Return the lines from the start of the data through the line with "[config.mk]". Include both of those lines and no others.

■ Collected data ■
◆ ◆ ◆ ◆ ◆
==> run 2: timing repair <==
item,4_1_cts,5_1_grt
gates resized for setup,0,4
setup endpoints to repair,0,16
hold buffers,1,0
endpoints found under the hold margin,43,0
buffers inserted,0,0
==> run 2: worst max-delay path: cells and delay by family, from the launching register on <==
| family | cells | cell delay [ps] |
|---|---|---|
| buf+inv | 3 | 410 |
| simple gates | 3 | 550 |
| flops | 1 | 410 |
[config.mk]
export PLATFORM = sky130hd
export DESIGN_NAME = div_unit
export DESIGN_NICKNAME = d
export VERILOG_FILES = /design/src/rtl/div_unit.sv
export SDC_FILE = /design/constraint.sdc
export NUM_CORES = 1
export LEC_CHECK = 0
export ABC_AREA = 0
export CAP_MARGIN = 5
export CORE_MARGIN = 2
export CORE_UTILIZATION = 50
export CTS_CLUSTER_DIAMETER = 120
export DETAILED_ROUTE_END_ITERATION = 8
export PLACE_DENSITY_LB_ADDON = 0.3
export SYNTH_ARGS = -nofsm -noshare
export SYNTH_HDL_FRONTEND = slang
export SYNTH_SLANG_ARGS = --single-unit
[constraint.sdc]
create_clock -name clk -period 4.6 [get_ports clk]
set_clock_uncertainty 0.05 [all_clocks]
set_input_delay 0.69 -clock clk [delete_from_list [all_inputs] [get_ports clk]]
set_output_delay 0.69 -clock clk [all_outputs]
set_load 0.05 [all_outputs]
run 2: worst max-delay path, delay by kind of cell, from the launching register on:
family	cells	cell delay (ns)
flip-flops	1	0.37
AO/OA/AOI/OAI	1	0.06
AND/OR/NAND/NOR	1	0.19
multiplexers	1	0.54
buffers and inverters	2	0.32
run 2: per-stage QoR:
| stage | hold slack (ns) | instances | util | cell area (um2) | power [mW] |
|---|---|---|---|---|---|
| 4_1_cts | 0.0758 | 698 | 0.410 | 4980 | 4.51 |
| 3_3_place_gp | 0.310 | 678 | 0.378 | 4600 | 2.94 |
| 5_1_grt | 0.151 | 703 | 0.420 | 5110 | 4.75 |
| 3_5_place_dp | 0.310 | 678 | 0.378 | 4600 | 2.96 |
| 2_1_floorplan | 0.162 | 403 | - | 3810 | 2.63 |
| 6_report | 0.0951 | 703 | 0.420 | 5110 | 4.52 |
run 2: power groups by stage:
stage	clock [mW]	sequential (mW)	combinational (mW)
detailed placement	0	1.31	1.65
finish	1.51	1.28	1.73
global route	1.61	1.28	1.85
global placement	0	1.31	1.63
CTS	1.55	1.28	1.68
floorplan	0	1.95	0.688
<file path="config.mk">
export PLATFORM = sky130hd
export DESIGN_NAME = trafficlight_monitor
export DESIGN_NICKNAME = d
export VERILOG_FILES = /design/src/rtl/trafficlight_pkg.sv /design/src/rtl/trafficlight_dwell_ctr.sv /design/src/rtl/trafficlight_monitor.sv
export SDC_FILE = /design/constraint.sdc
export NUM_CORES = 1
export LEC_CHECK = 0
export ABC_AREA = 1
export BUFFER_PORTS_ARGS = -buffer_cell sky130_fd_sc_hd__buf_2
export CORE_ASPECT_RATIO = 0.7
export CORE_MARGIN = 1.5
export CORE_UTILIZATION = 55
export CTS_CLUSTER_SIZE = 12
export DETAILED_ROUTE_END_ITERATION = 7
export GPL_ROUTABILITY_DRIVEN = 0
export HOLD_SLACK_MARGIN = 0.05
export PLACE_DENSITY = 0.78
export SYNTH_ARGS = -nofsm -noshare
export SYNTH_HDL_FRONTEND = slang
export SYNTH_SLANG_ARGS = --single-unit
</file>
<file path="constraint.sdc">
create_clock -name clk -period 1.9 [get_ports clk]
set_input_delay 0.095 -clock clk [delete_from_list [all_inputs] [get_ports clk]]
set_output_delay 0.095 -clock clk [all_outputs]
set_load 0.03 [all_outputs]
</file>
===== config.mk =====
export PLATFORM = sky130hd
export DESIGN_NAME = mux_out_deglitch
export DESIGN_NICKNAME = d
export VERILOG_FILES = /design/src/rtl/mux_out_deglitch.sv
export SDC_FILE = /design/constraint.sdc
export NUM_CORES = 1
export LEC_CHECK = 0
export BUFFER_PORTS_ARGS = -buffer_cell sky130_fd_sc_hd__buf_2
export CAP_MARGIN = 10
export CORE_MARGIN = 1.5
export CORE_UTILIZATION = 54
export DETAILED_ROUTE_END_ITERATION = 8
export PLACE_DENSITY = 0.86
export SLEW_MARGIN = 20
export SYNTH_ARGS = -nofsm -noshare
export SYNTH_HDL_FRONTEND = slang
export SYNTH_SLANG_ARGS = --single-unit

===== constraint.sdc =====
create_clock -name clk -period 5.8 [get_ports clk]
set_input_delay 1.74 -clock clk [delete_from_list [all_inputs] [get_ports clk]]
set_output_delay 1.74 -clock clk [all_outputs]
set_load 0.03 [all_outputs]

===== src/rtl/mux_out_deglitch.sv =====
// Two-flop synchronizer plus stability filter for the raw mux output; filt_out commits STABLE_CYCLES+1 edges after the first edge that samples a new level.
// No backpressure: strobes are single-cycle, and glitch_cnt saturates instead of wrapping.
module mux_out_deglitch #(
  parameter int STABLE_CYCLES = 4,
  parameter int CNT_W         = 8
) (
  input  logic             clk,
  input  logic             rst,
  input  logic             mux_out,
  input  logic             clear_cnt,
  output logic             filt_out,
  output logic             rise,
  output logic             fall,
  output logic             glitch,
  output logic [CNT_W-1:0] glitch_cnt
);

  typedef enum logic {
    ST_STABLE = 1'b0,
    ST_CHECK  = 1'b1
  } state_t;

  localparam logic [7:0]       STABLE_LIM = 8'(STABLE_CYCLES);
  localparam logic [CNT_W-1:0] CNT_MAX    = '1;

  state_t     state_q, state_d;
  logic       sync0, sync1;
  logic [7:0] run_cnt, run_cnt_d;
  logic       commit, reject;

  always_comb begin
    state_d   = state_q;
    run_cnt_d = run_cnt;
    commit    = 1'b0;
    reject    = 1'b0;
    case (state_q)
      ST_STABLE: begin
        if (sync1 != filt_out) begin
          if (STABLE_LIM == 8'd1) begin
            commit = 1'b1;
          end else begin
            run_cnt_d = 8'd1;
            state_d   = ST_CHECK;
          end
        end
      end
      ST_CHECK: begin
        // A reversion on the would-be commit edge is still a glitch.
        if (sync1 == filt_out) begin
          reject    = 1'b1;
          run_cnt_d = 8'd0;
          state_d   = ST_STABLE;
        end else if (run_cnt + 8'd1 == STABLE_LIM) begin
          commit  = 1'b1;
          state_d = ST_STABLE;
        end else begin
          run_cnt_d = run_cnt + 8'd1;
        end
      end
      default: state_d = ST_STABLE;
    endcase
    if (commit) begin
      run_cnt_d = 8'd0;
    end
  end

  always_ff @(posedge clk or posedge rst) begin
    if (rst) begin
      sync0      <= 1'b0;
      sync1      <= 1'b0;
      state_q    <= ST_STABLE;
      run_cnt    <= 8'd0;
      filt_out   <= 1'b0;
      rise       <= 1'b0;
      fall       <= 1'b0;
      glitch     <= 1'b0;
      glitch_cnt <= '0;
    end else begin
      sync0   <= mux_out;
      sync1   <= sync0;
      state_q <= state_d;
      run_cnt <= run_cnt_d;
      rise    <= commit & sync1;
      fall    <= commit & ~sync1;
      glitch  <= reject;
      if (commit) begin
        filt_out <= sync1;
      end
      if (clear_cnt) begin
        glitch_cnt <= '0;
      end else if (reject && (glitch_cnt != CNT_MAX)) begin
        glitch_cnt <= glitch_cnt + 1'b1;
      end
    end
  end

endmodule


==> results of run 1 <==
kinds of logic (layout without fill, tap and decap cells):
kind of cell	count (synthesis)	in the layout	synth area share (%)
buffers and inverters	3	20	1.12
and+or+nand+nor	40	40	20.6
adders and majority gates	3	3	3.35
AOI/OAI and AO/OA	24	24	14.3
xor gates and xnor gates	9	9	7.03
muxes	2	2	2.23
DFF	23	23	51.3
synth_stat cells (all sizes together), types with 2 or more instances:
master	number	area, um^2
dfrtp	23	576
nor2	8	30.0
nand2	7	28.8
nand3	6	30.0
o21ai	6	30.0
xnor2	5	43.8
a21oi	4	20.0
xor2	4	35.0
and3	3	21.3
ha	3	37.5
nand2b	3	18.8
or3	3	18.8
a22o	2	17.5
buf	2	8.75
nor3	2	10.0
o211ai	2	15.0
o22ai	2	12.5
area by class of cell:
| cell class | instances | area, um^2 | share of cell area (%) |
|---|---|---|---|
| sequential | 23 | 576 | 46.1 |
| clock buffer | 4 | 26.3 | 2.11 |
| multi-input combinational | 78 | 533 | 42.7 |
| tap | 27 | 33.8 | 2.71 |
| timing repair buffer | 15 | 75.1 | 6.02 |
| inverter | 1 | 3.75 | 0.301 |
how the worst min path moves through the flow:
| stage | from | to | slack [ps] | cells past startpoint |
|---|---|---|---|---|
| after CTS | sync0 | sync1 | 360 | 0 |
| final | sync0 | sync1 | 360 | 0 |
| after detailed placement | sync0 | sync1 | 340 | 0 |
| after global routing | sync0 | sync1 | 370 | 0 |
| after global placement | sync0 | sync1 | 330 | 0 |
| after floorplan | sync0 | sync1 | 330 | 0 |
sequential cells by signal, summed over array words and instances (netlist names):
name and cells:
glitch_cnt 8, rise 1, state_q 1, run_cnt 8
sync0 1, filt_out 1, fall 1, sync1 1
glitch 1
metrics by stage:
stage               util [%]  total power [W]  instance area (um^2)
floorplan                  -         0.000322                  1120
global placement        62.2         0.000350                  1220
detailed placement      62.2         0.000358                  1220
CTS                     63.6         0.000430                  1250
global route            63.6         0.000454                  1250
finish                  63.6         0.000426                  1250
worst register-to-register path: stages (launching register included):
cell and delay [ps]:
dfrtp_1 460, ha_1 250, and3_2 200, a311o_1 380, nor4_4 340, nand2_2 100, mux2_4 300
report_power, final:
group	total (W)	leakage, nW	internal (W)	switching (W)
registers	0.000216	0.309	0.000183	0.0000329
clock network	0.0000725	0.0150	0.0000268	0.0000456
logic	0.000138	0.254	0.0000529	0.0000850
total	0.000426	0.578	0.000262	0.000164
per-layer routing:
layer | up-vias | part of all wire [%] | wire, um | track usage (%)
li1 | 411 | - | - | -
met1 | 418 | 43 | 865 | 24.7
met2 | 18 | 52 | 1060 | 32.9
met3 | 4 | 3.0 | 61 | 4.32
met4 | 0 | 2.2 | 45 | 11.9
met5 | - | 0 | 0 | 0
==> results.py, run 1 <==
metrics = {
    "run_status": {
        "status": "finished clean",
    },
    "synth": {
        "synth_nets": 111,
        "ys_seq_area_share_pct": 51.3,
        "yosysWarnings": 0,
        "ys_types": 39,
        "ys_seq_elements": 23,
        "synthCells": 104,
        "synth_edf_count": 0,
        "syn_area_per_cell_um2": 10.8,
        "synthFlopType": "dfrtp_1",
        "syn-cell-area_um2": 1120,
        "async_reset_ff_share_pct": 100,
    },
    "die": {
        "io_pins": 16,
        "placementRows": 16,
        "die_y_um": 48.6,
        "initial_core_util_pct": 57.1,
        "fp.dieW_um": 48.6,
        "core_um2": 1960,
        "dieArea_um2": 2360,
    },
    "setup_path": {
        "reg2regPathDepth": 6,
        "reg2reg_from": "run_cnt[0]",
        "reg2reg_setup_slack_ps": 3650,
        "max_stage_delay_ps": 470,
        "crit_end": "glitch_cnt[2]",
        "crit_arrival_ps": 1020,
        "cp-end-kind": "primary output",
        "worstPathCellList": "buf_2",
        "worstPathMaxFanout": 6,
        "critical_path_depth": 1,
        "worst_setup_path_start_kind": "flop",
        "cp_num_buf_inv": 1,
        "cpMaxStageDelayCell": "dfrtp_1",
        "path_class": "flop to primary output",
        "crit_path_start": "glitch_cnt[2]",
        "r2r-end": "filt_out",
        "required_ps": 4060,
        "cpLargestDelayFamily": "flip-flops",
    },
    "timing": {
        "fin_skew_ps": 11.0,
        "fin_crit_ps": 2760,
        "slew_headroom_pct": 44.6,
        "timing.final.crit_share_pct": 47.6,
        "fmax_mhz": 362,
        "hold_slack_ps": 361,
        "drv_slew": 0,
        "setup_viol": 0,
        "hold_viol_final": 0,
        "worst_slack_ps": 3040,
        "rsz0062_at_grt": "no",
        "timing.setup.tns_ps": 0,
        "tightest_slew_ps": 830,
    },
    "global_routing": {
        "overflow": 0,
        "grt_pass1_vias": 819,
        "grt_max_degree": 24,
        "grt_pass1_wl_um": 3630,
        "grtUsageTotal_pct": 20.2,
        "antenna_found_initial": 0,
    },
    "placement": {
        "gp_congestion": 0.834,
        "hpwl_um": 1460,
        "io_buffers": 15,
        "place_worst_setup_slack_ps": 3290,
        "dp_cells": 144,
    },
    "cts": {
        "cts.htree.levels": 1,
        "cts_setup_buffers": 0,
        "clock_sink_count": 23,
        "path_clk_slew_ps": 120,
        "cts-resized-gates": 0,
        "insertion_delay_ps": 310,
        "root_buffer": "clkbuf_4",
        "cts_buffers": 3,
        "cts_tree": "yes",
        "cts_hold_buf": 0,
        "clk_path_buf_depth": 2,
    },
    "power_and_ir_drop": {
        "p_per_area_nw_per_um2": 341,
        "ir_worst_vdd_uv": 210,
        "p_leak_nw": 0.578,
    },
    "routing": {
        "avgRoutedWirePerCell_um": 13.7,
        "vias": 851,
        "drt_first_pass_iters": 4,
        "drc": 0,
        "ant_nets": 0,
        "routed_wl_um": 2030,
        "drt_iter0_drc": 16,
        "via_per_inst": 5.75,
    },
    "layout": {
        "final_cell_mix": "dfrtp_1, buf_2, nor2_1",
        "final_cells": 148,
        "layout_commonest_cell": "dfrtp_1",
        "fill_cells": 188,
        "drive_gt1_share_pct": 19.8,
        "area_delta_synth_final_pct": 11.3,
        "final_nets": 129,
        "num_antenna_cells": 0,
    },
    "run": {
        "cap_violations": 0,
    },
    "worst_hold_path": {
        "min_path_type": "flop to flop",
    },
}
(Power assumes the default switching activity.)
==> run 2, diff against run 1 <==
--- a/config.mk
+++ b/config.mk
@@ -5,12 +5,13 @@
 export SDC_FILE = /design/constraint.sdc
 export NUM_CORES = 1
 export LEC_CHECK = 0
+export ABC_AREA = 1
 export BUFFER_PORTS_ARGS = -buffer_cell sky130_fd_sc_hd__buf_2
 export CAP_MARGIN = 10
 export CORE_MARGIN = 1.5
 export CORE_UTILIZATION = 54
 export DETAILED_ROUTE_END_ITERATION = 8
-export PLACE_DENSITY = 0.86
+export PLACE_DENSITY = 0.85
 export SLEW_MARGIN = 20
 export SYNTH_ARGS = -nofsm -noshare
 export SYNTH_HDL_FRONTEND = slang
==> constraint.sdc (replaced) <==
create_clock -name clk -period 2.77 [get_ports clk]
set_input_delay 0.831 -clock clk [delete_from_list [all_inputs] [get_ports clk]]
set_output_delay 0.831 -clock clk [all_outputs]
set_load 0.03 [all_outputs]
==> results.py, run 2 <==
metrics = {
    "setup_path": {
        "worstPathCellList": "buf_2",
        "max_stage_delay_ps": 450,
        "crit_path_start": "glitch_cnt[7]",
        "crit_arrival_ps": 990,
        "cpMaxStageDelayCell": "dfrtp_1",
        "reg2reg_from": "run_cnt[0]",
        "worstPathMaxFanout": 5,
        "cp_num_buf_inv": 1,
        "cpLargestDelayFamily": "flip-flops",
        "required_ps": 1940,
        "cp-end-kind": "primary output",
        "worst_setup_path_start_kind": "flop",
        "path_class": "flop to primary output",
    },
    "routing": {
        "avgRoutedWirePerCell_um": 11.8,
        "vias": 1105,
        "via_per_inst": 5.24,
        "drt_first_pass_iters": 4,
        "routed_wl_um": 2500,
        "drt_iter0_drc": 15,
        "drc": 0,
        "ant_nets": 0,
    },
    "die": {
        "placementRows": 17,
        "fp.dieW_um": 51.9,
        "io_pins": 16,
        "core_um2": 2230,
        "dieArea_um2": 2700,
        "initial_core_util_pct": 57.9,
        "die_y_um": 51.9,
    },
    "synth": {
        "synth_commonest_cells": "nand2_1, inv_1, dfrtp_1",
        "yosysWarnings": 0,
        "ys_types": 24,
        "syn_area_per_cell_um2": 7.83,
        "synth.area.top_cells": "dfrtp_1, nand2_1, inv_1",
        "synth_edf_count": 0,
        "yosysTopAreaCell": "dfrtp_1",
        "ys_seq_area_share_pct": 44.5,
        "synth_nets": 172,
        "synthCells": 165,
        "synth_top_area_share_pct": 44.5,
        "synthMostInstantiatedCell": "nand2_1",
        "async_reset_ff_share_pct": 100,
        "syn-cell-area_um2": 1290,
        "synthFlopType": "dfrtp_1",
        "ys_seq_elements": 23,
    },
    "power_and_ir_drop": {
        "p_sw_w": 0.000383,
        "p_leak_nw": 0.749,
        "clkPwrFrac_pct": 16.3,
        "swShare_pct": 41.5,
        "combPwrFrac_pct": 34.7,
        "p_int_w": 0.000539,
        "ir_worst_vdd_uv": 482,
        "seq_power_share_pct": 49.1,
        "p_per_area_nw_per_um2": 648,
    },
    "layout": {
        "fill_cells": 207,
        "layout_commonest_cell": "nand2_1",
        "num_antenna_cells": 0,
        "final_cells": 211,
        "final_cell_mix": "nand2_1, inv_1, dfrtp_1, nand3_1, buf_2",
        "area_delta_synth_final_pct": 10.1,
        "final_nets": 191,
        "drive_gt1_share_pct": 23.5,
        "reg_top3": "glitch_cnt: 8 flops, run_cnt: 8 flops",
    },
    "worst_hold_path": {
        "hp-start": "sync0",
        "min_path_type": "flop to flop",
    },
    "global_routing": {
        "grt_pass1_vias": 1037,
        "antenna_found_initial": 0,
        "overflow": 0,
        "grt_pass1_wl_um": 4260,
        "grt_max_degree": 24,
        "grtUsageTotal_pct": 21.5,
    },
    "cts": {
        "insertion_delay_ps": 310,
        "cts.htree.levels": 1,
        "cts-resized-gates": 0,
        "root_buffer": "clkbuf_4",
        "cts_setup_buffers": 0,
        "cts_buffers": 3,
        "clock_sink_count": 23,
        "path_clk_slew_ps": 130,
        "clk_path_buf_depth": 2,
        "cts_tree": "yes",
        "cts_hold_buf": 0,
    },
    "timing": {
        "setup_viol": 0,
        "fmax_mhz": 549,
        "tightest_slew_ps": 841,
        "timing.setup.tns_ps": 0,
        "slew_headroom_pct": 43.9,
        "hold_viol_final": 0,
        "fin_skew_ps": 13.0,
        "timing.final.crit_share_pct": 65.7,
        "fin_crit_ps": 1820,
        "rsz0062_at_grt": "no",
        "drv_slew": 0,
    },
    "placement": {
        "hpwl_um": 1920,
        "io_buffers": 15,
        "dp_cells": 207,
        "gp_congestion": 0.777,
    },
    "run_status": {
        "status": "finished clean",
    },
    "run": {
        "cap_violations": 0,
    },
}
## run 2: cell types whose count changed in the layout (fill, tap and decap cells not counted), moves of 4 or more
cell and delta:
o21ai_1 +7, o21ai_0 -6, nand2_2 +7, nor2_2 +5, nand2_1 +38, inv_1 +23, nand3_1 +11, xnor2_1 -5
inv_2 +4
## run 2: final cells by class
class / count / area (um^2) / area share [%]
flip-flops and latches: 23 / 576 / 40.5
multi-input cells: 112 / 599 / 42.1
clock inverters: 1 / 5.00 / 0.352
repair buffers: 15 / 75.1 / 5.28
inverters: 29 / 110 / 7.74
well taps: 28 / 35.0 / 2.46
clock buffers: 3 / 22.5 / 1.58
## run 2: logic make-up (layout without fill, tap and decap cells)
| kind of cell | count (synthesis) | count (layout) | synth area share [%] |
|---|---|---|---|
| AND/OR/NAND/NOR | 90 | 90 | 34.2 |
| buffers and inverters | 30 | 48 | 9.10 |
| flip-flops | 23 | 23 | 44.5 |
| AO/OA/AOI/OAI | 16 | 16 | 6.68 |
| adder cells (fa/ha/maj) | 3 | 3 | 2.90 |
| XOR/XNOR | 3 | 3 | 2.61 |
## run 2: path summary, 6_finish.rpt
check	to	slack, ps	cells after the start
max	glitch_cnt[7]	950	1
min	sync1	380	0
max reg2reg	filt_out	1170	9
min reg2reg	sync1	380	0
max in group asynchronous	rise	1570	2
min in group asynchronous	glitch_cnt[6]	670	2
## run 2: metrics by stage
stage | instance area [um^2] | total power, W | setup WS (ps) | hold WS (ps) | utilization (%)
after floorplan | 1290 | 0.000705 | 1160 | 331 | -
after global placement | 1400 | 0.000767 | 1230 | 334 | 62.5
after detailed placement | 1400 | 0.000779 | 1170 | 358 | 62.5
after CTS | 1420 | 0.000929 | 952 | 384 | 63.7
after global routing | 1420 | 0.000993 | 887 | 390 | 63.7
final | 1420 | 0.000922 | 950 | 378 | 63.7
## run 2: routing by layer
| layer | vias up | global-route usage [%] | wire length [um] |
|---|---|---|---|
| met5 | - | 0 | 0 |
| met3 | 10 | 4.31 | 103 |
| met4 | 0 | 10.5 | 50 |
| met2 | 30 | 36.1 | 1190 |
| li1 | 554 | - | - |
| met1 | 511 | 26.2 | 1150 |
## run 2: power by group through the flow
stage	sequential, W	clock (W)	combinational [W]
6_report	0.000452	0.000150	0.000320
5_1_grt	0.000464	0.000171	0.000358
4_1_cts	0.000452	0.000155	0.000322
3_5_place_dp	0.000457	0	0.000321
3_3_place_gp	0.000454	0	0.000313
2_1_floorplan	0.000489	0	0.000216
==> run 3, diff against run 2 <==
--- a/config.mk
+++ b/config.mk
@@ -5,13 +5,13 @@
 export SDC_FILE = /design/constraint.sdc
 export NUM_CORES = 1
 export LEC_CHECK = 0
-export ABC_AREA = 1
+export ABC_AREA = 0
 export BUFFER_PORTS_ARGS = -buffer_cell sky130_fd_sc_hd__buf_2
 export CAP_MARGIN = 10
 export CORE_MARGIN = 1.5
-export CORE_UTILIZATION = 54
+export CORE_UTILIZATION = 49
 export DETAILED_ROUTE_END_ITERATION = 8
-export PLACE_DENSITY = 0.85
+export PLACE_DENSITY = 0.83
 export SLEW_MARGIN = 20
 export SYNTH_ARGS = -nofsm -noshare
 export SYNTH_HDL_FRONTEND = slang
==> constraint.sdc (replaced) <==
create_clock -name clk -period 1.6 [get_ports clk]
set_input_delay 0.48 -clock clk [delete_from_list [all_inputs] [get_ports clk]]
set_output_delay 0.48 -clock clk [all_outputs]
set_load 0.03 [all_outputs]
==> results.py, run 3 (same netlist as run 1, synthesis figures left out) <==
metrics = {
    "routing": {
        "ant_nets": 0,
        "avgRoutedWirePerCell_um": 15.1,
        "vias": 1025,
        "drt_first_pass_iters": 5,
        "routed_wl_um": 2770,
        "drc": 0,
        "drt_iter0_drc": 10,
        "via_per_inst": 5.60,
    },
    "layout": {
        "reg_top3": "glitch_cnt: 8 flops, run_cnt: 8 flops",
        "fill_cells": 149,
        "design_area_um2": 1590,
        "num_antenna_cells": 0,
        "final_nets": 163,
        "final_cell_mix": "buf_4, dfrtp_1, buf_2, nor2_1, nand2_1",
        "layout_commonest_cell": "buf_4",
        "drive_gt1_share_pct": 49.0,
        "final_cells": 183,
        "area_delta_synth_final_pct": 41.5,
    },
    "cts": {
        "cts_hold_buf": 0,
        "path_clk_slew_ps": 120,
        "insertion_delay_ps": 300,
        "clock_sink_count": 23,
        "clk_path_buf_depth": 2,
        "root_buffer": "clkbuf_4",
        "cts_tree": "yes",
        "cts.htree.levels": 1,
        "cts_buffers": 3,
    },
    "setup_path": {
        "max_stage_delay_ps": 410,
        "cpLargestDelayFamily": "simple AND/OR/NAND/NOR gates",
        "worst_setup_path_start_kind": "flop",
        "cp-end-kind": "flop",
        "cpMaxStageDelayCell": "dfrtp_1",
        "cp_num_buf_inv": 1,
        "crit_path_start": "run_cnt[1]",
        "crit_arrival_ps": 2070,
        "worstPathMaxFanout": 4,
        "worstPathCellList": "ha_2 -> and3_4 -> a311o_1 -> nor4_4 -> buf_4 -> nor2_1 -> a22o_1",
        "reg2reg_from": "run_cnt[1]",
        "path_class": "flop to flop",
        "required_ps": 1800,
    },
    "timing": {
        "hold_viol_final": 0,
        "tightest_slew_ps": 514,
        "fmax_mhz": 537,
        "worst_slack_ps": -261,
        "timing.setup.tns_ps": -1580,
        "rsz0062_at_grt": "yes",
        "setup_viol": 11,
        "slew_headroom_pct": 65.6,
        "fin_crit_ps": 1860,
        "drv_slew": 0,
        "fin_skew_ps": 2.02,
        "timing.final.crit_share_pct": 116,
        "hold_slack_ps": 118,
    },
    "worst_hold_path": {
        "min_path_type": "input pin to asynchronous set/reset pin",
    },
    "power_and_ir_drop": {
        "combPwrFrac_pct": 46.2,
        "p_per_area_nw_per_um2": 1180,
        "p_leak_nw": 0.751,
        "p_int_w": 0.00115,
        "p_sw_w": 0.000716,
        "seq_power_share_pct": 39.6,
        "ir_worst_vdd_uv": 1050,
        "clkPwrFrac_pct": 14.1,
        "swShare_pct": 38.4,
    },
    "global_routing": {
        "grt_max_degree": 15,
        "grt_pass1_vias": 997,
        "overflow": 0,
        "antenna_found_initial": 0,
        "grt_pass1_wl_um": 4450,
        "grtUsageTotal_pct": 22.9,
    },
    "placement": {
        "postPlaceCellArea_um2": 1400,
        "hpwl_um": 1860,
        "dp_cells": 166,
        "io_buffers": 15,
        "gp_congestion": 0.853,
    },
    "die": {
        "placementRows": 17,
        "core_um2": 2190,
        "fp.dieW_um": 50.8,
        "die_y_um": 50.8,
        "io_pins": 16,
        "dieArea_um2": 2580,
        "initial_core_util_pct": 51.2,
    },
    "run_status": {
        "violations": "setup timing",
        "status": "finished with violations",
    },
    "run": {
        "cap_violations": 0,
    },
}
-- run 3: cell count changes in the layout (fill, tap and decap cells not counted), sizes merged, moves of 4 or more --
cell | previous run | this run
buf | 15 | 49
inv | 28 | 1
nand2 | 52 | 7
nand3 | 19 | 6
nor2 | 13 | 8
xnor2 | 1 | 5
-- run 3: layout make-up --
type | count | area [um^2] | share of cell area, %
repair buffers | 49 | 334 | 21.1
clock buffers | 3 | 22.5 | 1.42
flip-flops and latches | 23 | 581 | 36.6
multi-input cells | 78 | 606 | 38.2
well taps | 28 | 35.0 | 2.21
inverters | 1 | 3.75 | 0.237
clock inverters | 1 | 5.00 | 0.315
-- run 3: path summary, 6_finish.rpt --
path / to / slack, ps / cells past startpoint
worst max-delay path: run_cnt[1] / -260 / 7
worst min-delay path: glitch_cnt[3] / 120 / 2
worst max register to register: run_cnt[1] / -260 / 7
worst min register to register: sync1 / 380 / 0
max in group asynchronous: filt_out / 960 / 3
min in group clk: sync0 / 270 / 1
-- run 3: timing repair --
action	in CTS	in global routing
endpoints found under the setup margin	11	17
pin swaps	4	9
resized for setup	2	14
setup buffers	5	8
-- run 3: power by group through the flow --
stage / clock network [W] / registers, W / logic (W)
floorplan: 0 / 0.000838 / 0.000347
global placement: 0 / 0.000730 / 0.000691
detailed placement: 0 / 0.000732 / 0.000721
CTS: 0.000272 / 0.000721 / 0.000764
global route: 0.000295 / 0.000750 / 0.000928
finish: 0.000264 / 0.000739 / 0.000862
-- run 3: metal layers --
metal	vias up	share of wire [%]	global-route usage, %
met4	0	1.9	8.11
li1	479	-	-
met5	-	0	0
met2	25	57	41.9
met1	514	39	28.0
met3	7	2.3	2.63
◆ ◆ ◆ ◆ ◆
■ ANSWER SECTION ■
==> run 2: timing repair <==
item,4_1_cts,5_1_grt
gates resized for setup,0,4
setup endpoints to repair,0,16
hold buffers,1,0
endpoints found under the hold margin,43,0
buffers inserted,0,0
==> run 2: worst max-delay path: cells and delay by family, from the launching register on <==
| family | cells | cell delay [ps] |
|---|---|---|
| buf+inv | 3 | 410 |
| simple gates | 3 | 550 |
| flops | 1 | 410 |
[config.mk]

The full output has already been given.